Monday, August 25, 2008

Falling

This is the last week of summer vacation for my rooster, and the last week of my head in the sand. I share the collective ulcer with many of you dreading a new school year. The only acid relief I get comes when I write. I've been working on a letter to his teachers. How weird is that? I mean, he will be in the same room he was in last year, 2 of his 3 teachers have known him more than a year, and one of them has known me for about 14 years, and I'm writing them letters to explain us... but alas, it's all I have by way of medicine.

Today was the last time babysitter A could watch my boy this summer. She is one of our blessings, one of the super stars we've lucked into. When I got home, and told rooster to say goodbye to her, he didn't understand it was her last day. He told her, "Tomorrow, A, let's go on a date!" She laughed and told me they had watched Rachel Ray on TV talking about "date night" and he'd been asking her out ever since.

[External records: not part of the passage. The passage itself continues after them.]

`config.mk`:
```
export PLATFORM = sky130hd
export DESIGN_NAME = xlat_tlb
export DESIGN_NICKNAME = d
export VERILOG_FILES = /design/src/rtl/tlb_pkg.sv /design/src/rtl/tlb_store.sv /design/src/rtl/tlb_match.sv /design/src/rtl/tlb_victim.sv /design/src/rtl/xlat_tlb.sv
export SDC_FILE = /design/constraint.sdc
export NUM_CORES = 2
export LEC_CHECK = 0
export BUFFER_PORTS_ARGS = -buffer_cell sky130_fd_sc_hd__buf_2
export CAP_MARGIN = 20
export CORE_MARGIN = 5
export CORE_UTILIZATION = 57
export DETAILED_ROUTE_END_ITERATION = 16
export PLACE_DENSITY_LB_ADDON = 0.15
export SLEW_MARGIN = 20
export SYNTH_ARGS = -nofsm -noshare
export SYNTH_HDL_FRONTEND = slang
export SYNTH_SLANG_ARGS = --single-unit
```
`constraint.sdc`:
```
create_clock -name clk -period 2.78 [get_ports clk]
set_input_delay 0.139 -clock clk [delete_from_list [all_inputs] [get_ports clk]]
set_output_delay 0.139 -clock clk [all_outputs]
set_load 0.1 [all_outputs]
```
`src/rtl/tlb_pkg.sv`:
```
// Shared types for the translation buffer.
// Assumes: consumers use the outcome encoding only inside the block.
package tlb_pkg;

    // Classification of one lookup
    typedef enum logic [1:0] {
        LK_MISS  = 2'd0,
        LK_HIT   = 2'd1,
        LK_FAULT = 2'd2
    } lk_outcome_e;

endpackage

```
`src/rtl/tlb_store.sv`:
```
// Entry storage: tag, frame, rights, dirty, reference and valid per slot.
// Assumes: fill and touch never arrive in the same cycle (the top drops
// the lookup when a fill is present); flush wins over both.
module tlb_store #(
    parameter int N     = 32,
    parameter int VPN_W = 20,
    parameter int PPN_W = 18,
    localparam int IDX_W = $clog2(N)
) (
    input  logic                    clk,
    input  logic                    rst_n,
    input  logic                    flush,
    input  logic                    fill_en,
    input  logic [IDX_W-1:0]        fill_slot,
    input  logic [VPN_W-1:0]        fill_vpn,
    input  logic [PPN_W-1:0]        fill_ppn,
    input  logic                    fill_rd,
    input  logic                    fill_wr,
    input  logic                    ref_wipe,
    input  logic                    touch_en,
    input  logic [IDX_W-1:0]        touch_slot,
    input  logic                    touch_write,
    output logic [N-1:0]            vld,
    output logic [N-1:0]            refb,
    output logic [N-1:0]            dirty,
    output logic [N-1:0]            rd_ok,
    output logic [N-1:0]            wr_ok,
    output logic [N-1:0][VPN_W-1:0] tags,
    output logic [N-1:0][PPN_W-1:0] ppns
);

    // Status bits: valid, reference and dirty per entry
    always_ff @(posedge clk) begin
        if (!rst_n) begin
            vld   <= '0;
            refb  <= '0;
            dirty <= '0;
        end else if (flush) begin
            vld  <= '0;
            refb <= '0;
        end else if (fill_en) begin
            if (ref_wipe) begin
                refb <= '0;
            end
            vld[fill_slot]   <= 1'b1;
            refb[fill_slot]  <= 1'b1;
            dirty[fill_slot] <= 1'b0;
        end else if (touch_en) begin
            refb[touch_slot] <= 1'b1;
            if (touch_write) begin
                dirty[touch_slot] <= 1'b1;
            end
        end
    end

    // Mapping payload: written only by a fill
    always_ff @(posedge clk) begin
        if (!rst_n) begin
            tags  <= '0;
            ppns  <= '0;
            rd_ok <= '0;
            wr_ok <= '0;
        end else if (fill_en && !flush) begin
            tags[fill_slot]  <= fill_vpn;
            ppns[fill_slot]  <= fill_ppn;
            rd_ok[fill_slot] <= fill_rd;
            wr_ok[fill_slot] <= fill_wr;
        end
    end

endmodule

```
`src/rtl/tlb_match.sv`:
```
// Parallel tag compare and selection of the matching entry's fields.
// Assumes: at most one valid entry carries a given page number.
module tlb_match #(
    parameter int N     = 32,
    parameter int VPN_W = 20,
    parameter int PPN_W = 18,
    localparam int IDX_W = $clog2(N)
) (
    input  logic [VPN_W-1:0]        vpn,
    input  logic                    is_write,
    input  logic [N-1:0]            vld,
    input  logic [N-1:0]            dirty,
    input  logic [N-1:0]            rd_ok,
    input  logic [N-1:0]            wr_ok,
    input  logic [N-1:0][VPN_W-1:0] tags,
    input  logic [N-1:0][PPN_W-1:0] ppns,
    output logic                    found,
    output logic                    permit,
    output logic                    sel_dirty,
    output logic [IDX_W-1:0]        sel_idx,
    output logic [PPN_W-1:0]        sel_ppn
);

    logic [N-1:0] eq_vec;

    // One comparator per slot
    for (genvar g = 0; g < N; g++) begin : g_cmp
        assign eq_vec[g] = vld[g] && (tags[g] == vpn);
    end

    // OR-select the fields of the (single) matching slot
    always_comb begin
        found     = |eq_vec;
        permit    = 1'b0;
        sel_dirty = 1'b0;
        sel_idx   = '0;
        sel_ppn   = '0;
        for (int i = 0; i < N; i++) begin
            if (eq_vec[i]) begin
                permit    = permit | (is_write ? wr_ok[i] : rd_ok[i]);
                sel_dirty = sel_dirty | dirty[i];
                sel_idx   = sel_idx | IDX_W'(i);
                sel_ppn   = sel_ppn | ppns[i];
            end
        end
    end

endmodule

```
`src/rtl/tlb_victim.sv`:
```
// Replacement choice: lowest invalid slot, else lowest slot with a clear
// reference bit, else slot 0 together with a request to wipe all bits.
// Assumes: the wipe is applied by the storage in the fill cycle.
module tlb_victim #(
    parameter int N = 32,
    localparam int IDX_W = $clog2(N)
) (
    input  logic [N-1:0]     vld,
    input  logic [N-1:0]     refb,
    output logic [IDX_W-1:0] slot,
    output logic             wipe
);

    logic             have_free;
    logic             have_cold;
    logic [IDX_W-1:0] free_idx;
    logic [IDX_W-1:0] cold_idx;

    // Priority search, downward so the lowest index is kept last
    always_comb begin
        have_free = 1'b0;
        have_cold = 1'b0;
        free_idx  = '0;
        cold_idx  = '0;
        for (int i = N - 1; i >= 0; i--) begin
            if (!vld[i]) begin
                have_free = 1'b1;
                free_idx  = IDX_W'(i);
            end
            if (!refb[i]) begin
                have_cold = 1'b1;
                cold_idx  = IDX_W'(i);
            end
        end
    end

    // Final pick and clear-all fallback
    always_comb begin
        wipe = 1'b0;
        if (have_free) begin
            slot = free_idx;
        end else if (have_cold) begin
            slot = cold_idx;
        end else begin
            slot = '0;
            wipe = 1'b1;
        end
    end

endmodule

```
`src/rtl/xlat_tlb.sv`:
```
// Fully associative translation buffer top level.
// Lookup decode is combinational, results are registered one cycle later.
// Priority within a cycle: flush, then fill, then lookup.
// Assumes: callers never fill a page number already present.
module xlat_tlb #(
    parameter int ENTRIES = 32,
    parameter int VPN_W   = 20,
    parameter int PPN_W   = 18,
    parameter int OFF_W   = 12,
    localparam int IDX_W  = $clog2(ENTRIES),
    localparam int VA_W   = VPN_W + OFF_W,
    localparam int PA_W   = PPN_W + OFF_W
) (
    input  logic             clk,
    input  logic             rst_n,
    input  logic             flush,
    input  logic             lk_valid,
    input  logic             lk_write,
    input  logic [VA_W-1:0]  lk_vaddr,
    input  logic             fill_valid,
    input  logic [VPN_W-1:0] fill_vpn,
    input  logic [PPN_W-1:0] fill_ppn,
    input  logic             fill_rd,
    input  logic             fill_wr,
    output logic             res_valid,
    output logic             res_hit,
    output logic             res_miss,
    output logic             res_fault,
    output logic             res_dirty,
    output logic [PA_W-1:0]  res_paddr,
    output logic             fill_done,
    output logic [IDX_W-1:0] fill_idx
);

    import tlb_pkg::*;

    logic [ENTRIES-1:0]            vld_w;
    logic [ENTRIES-1:0]            ref_w;
    logic [ENTRIES-1:0]            dirty_w;
    logic [ENTRIES-1:0]            rd_w;
    logic [ENTRIES-1:0]            wr_w;
    logic [ENTRIES-1:0][VPN_W-1:0] tag_w;
    logic [ENTRIES-1:0][PPN_W-1:0] ppn_w;

    logic             do_fill;
    logic             do_look;
    logic             m_found;
    logic             m_permit;
    logic             m_dirty;
    logic [IDX_W-1:0] m_idx;
    logic [PPN_W-1:0] m_ppn;
    logic [IDX_W-1:0] v_slot;
    logic             v_wipe;
    lk_outcome_e      outcome;

    // Accept rules for this cycle
    assign do_fill = fill_valid && !flush;
    assign do_look = lk_valid && !fill_valid && !flush;

    tlb_store #(.N(ENTRIES), .VPN_W(VPN_W), .PPN_W(PPN_W)) u_store (
        .clk        (clk),
        .rst_n      (rst_n),
        .flush      (flush),
        .fill_en    (do_fill),
        .fill_slot  (v_slot),
        .fill_vpn   (fill_vpn),
        .fill_ppn   (fill_ppn),
        .fill_rd    (fill_rd),
        .fill_wr    (fill_wr),
        .ref_wipe   (v_wipe),
        .touch_en   (do_look && outcome == LK_HIT),
        .touch_slot (m_idx),
        .touch_write(lk_write),
        .vld        (vld_w),
        .refb       (ref_w),
        .dirty      (dirty_w),
        .rd_ok      (rd_w),
        .wr_ok      (wr_w),
        .tags       (tag_w),
        .ppns       (ppn_w)
    );

    tlb_match #(.N(ENTRIES), .VPN_W(VPN_W), .PPN_W(PPN_W)) u_match (
        .vpn      (lk_vaddr[VA_W-1:OFF_W]),
        .is_write (lk_write),
        .vld      (vld_w),
        .dirty    (dirty_w),
        .rd_ok    (rd_w),
        .wr_ok    (wr_w),
        .tags     (tag_w),
        .ppns     (ppn_w),
        .found    (m_found),
        .permit   (m_permit),
        .sel_dirty(m_dirty),
        .sel_idx  (m_idx),
        .sel_ppn  (m_ppn)
    );

    tlb_victim #(.N(ENTRIES)) u_victim (
        .vld (vld_w),
        .refb(ref_w),
        .slot(v_slot),
        .wipe(v_wipe)
    );

    // Classify the current lookup
    always_comb begin
        if (!m_found) begin
            outcome = LK_MISS;
        end else if (m_permit) begin
            outcome = LK_HIT;
        end else begin
            outcome = LK_FAULT;
        end
    end

    // Register the lookup result
    always_ff @(posedge clk) begin
        if (!rst_n) begin
            res_valid <= 1'b0;
            res_hit   <= 1'b0;
            res_miss  <= 1'b0;
            res_fault <= 1'b0;
            res_dirty <= 1'b0;
            res_paddr <= '0;
        end else begin
            res_valid <= do_look;
            res_hit   <= do_look && outcome == LK_HIT;
            res_miss  <= do_look && outcome == LK_MISS;
            res_fault <= do_look && outcome == LK_FAULT;
            res_dirty <= do_look && m_found && m_dirty;
            if (do_look && outcome == LK_HIT) begin
                res_paddr <= {m_ppn, lk_vaddr[OFF_W-1:0]};
            end else begin
                res_paddr <= '0;
            end
        end
    end

    // Register the fill completion and its slot
    always_ff @(posedge clk) begin
        if (!rst_n) begin
            fill_done <= 1'b0;
            fill_idx  <= '0;
        end else begin
            fill_done <= do_fill;
            fill_idx  <= do_fill ? v_slot : '0;
        end
    end

endmodule

```
==> results.ini <==
[worst_setup_path]
slowest_delay_ns = 0.62
worstSetupPathType = reg -> reg
cp_cell_sequence = nand4_1, or4_4, a211oi_4, and2_4, buf_6, o2111ai_4, a21oi_4, buf_6, and2_4, nand2_2, buf_12, o221a_2
start_kind = register
reg2reg_from = u_store.vld[31]$_SDFFE_PN0P_
critPathMaxFanout = 40
cp.arrival_ns = 3.95
cp_top_family = simple AND/OR/NAND/NOR gates
cp_slowest_cell = or4_4
worstSetupStartpoint = u_store.vld[31]$_SDFFE_PN0P_
cp-end-kind = register
required_ns = 3.44
cp_num_buf_inv = 3

[synth]
netlist-cell-type-count = 89
synthMuxAreaShare = 0.1117
synth.area.top_cells = dfxtp_1 43%, mux2i_1 11%, xnor2_1 7.5%, nor2b_1 6.8%, o221a_2 5.3%
synth_top_area_frac = 0.4268
synthFlopType = dfxtp_1
synth_compound_area_frac = 0.1478
synth_edf_count = 0
synth_top_family_by_area = simple AND/OR/NAND/NOR gates
ys_ff_latch = 1417
netlist.top_cell.by_area = dfxtp_1
synth_fa_ha_area_frac = 0
synthCells = 6835
syn_avg_cell_area_um2 = 9.724
syn-num-nets = 6913
yosys.area_share.simple = 0.1816
async_flop_share = 0
synth_area_um2 = 66460
synth_warnings = 0
synth_xor_area_frac = 0.08408
yosysSeqAreaShare = 0.4268

[cells_and_area]
drive_above_1_share = 0.2679
final_cell_mix = 1391 x dfxtp_1, 874 x buf_4, 719 x nor2b_1
mostFrequentLayoutCell = dfxtp_1
utilization = 0.7354
final_cells = 9309
num-fill-cells = 8269
final_area_um2 = 85340
final_nets = 7742
syn_to_final_growth_pct = 28.41

[placement]
pre_cts_slack_ns = -1.016
place_inst = 8867
hpwl_mm = 170.4
gp_congestion = 1.025
place_area_um2 = 76560
placement.io_buffers = 118

[timing]
fin_crit_ns = 3.290
fin_crit_sh = 1.184
slew_viol_final = 0
setup_viol = 1407
finalClockSkew_ns = 0.03941
setup_ws_ns = -0.5104
fmax_mhz = 303.9
worst_pin_slew_ns = 1.233
fin_tns_setup_ns = -482.76
rsz0062_at_grt = true
hold_viol_final = 0
holdWs_ns = 0.03800
max_slew_margin = 0.1781

[power]
leakage_nw = 32.90
power.density_nw_per_um2 = 529.0
power_mw = 45.14
ir_drop_uv = 664.6

[run]
cap_violations = 0

[hold_path]
min_from = fill_vpn[0]
hold_path.class = in -> reg

[grt]
grt_pass1_wl_mm = 385.3
grt_antenna_before_repair = 9
grt.total_usage = 0.4163
overflow = 0
grt_pass1_vias = 58410
grt_max_degree = 256

[status]
outcome = finished with violations
violations = negative setup slack

[clocking]
numCtsBuffers = 151
worstSkewPairLatency_ns = 0.81
path_clk_slew_ns = 0.06
h-tree-depth = 4
cts_tree = built
cts_sinks = 1417
clock_path_buffers = 3
clockRootBuffer = clkbuf_16

[route]
post-route-drc-count = 0
first_iter_violations = 8720
routed-via-count = 60930
dr.pass1.iters = 8
postRouteAntennaNets = 0
routed_wire_length_per_instance_um = 29.71
wl_mm = 276.5
viasPerCell = 6.545

[die]
initial_core_util = 0.5727
dieArea_um2 = 123500
die_w_um = 351.5
rows = 125
coreArea_um2 = 116000
io_pins = 119
die_h_um = 351.5

area by class of cell:
class / count / area (um^2) / area share
inverter: 29 / 108.9 / 0.001276
sequential: 1417 / 28400 / 0.3328
timing repair buffer: 1336 / 13580 / 0.1591
tap: 1524 / 1907 / 0.02234
clock buffer: 212 / 4299 / 0.05038
clock inverter: 56 / 883.3 / 0.01035
antenna: 6 / 15.01 / 0.0001759
multi-input combinational: 4729 / 36140 / 0.4235
final timing paths:
path                                                       end  cells after the start  slack (ns)
worst max-delay path            u_store.tags[385]$_SDFFE_PN0P_                     12       -0.51
worst min-delay path            u_store.tags[520]$_SDFFE_PN0P_                      3        0.04
worst max register to register  u_store.tags[385]$_SDFFE_PN0P_                     12       -0.51
worst min register to register  u_store.wr_ok[28]$_SDFFE_PN0P_                      2        0.45
cells by family (layout without fill, tap and decap cells):
kind of cell	Yosys count	after routing
XOR/XNOR	638	638
buffers and inverters	689	1633
multiplexers	738	738
other	0	6
flip-flops	1417	1417
AND/OR/NAND/NOR	2223	2223
AO/OA/AOI/OAI	1130	1130
registers in the layout, summed over array words and instances, names as in the netlist, 5 cells and up:
register and flops:
u_store.wr_ok 32, res_paddr 30, u_store.vld 32, u_store.rd_ok 32
u_store.dirty 32, fill_idx 5, u_store.tags 640, u_store.ppns 576
u_store.refb 32
worst reg2reg max path, cell delays in order, from the launching register on:
cell       delay (ns)
dfxtp_2          0.33
nand4_1          0.17
or4_4            0.62
a211oi_4         0.26
and2_4           0.20
buf_6            0.10
o2111ai_4        0.15
a21oi_4          0.30
buf_6            0.16
and2_4           0.21
nand2_2          0.09
buf_12           0.18
o221a_2          0.40
synth_stat cells (39+ instances only):
cell and instances:
a22o_1 117, nand3_1 128, a21oi_1 64, buf_2 143, nor4_1 69, o21ai_0 39, nand4_1 300, xnor2_1 569
and2_1 50, dfxtp_1 1417, nor2b_1 720, a21boi_0 247, o221a_2 314, a221oi_1 119, clkbuf_1 423, buf_4 48
nor2_1 126, a22oi_1 96, nand2_1 649, xor2_1 69, mux2i_1 710
metal layers:
metal  GRT usage  part of all wire
met1      0.5180              0.37
met2      0.6491              0.43
met3     0.09219              0.11
met4      0.2799             0.085
met5           0           0.00027
power by group:
part           total [mW]  switching, mW  internal, mW
clock network        21.2           9.02          12.2
registers            20.4         0.0465          20.4
logic                3.49           2.02          1.47
what timing repair did:
item / 4_1_cts / 5_1_grt
setup endpoints to repair: 1410 / 1409
pin swaps: 61 / 62
hold endpoints to repair: 664 / 0
resized for setup: 163 / 200
cloned: 16 / 32
buffers inserted: 40 / 30
hold buffers: 52 / 0
Power figures use the tool's default switching activity.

Tomorrow the Rooster will have a sitter we got by referral. She watches kids up and down the street. I interviewed her, my husband checked her references, and she has special needs experience. Sounds good. But all the rooster's other sitters knew me before they knew him. We felt connected. This time, I'm hiring someone. It's a job. And I feel anxious about it just being that. I adore my rooster -- I see all his sides, good and bad, and I love the package. But if I only knew him as someone I got an hourly rate to watch, I might have a lot harder time gathering the patience. I might find the diet an enormous pain, get annoyed with him, not feel like reading him a trillion books, feel frustrated with his outbursts. I might. I wonder if babysitter J will. I guess I need to take a leap of faith. So many of you are so much better at faith than I am, maybe you could lend me a cup?

And so the summer ends; I can't tell if I'm more anxious about one more week of the rooster at home, or a year ahead at school. But one thing is sure: it's beginning to look a lot like fall.

2 comments:

Niksmom said...

I'm not sure where it came from but I seem to have an extra cup of faith today...I'll hold onto it for you so it doesn't get spilled. ;-)

And babysitter J? If she's good she knows what she might be in for and does it anyway b/c she loves the kids. Hold on to THAT possibility, too. Who knows? Rooster may just ask HER out for a date, too!

redheadmomma said...

I started to leave a comment to you yesterday but my head went somewhere and I have no idea why I didn't finish it.

Anyhoo!

There's something that I think it quite nice when it's simply a job. There's not any awkwardness about things like payment, or if someone is running late, or whatever. No blurry friend/babysitter boundary. There's good & bad in all. And just beacuse you might find aspects of caring for the rooster to be a pain, don't assume that anyone else will. You just never know. And you know what else? the new babysitter doesn't have your kids for 24 hours a day like you do. It's all new to her, and I bet you she'll do great because it's a change for her.